Records for the task: Begin

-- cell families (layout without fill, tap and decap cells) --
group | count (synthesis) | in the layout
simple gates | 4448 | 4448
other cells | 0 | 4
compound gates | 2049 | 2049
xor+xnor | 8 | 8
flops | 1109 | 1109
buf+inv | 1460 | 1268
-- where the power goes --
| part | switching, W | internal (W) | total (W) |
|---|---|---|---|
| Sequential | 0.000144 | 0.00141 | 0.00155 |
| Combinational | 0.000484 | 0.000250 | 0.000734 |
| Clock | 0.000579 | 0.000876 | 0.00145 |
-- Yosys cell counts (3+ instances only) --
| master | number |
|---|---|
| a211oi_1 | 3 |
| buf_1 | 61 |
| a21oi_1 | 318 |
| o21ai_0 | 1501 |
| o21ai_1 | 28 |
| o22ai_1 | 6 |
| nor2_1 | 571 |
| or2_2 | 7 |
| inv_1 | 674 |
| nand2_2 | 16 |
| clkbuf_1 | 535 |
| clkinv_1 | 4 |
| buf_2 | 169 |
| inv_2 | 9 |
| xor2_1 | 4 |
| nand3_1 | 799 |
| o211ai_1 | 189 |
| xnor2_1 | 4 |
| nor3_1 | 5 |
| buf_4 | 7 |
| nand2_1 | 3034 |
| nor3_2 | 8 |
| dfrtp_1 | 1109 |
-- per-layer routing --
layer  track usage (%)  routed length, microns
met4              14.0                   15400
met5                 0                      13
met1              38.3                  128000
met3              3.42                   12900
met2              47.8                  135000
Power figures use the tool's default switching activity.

Records for the task: End
Records for the task: Begin

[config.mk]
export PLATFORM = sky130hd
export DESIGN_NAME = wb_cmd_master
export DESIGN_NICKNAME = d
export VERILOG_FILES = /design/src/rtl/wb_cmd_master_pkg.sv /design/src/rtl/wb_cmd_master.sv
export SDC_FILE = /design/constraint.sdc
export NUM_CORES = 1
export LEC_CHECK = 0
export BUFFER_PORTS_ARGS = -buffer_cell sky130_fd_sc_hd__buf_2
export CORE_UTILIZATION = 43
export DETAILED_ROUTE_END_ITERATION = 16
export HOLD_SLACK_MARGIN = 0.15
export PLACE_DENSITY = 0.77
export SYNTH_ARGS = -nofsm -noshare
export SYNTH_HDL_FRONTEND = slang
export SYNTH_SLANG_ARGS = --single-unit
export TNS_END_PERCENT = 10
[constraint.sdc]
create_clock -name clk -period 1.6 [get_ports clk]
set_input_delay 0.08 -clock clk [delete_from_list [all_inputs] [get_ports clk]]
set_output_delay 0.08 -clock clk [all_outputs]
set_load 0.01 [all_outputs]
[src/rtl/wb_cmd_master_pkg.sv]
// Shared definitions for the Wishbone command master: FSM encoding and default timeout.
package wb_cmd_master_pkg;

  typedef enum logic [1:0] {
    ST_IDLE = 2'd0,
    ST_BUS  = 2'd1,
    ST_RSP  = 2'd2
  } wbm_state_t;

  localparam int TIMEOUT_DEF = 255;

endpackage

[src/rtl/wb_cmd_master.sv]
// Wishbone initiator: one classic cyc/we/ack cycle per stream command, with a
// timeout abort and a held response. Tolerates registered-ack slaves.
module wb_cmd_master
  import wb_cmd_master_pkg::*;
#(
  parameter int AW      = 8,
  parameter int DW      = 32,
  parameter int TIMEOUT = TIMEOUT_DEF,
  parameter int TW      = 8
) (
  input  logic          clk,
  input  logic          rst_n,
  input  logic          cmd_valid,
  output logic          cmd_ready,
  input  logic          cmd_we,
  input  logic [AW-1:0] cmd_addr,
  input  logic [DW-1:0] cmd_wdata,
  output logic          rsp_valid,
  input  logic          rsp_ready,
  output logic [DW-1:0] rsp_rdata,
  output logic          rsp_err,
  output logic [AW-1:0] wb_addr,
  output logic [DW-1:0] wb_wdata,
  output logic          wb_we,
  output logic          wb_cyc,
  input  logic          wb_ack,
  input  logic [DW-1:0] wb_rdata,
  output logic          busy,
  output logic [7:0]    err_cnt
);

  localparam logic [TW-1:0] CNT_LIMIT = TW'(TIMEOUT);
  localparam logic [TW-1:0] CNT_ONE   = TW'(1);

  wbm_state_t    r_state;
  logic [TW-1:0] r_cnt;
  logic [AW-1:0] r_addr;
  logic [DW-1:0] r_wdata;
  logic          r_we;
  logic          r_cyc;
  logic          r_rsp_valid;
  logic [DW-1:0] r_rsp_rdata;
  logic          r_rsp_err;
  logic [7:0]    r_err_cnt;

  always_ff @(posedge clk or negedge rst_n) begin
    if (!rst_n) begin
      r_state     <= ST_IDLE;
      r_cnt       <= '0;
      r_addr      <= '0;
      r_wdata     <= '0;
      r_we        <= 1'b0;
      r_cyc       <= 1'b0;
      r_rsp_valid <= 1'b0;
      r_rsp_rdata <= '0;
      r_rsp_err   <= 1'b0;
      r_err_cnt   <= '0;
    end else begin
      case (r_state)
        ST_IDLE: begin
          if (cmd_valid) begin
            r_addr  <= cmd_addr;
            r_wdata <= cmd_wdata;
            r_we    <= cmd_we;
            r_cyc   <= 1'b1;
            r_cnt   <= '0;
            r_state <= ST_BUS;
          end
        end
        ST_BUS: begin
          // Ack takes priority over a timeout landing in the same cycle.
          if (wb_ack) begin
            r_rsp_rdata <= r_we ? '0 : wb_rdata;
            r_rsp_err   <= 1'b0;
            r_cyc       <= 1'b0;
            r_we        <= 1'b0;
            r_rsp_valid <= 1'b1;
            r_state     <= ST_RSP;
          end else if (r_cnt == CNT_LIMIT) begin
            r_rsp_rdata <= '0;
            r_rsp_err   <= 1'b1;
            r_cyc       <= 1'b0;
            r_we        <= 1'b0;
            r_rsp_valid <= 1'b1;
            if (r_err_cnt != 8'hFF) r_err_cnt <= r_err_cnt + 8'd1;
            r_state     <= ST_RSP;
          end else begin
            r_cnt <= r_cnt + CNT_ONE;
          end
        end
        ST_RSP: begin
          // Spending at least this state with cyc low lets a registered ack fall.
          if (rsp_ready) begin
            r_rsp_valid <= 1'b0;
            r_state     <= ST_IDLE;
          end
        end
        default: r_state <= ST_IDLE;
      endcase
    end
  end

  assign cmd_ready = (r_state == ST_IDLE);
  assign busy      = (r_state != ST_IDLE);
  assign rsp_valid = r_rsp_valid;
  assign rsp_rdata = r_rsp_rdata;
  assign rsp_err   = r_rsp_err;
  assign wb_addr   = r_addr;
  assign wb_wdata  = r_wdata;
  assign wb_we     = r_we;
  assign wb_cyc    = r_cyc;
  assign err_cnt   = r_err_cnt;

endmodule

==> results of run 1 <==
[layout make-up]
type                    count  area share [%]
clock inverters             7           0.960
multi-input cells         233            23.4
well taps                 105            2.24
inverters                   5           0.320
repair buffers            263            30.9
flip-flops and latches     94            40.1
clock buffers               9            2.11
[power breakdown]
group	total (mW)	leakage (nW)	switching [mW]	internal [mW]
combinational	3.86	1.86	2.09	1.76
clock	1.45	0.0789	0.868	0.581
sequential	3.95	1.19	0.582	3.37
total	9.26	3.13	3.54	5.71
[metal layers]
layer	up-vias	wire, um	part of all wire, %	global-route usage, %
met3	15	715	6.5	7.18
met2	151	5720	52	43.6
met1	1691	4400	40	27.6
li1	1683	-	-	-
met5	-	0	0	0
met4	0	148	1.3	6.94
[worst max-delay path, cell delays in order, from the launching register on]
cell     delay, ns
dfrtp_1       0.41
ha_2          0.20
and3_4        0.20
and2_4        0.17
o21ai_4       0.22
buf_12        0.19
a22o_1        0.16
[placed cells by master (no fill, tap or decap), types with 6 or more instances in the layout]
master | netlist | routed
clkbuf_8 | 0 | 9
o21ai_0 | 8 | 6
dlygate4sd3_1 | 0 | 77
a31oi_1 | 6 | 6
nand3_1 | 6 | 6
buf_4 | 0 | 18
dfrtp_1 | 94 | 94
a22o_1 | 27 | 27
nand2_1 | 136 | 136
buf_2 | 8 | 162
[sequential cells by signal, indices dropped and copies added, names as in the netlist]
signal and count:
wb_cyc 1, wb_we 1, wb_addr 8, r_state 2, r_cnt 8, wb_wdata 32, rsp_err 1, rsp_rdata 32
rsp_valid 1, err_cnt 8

Records for the task: End

Exercise brief ::
Search the listing above for the string "gates" and return each line it appears on.

Written reply ::
simple gates | 4448 | 4448
compound gates | 2049 | 2049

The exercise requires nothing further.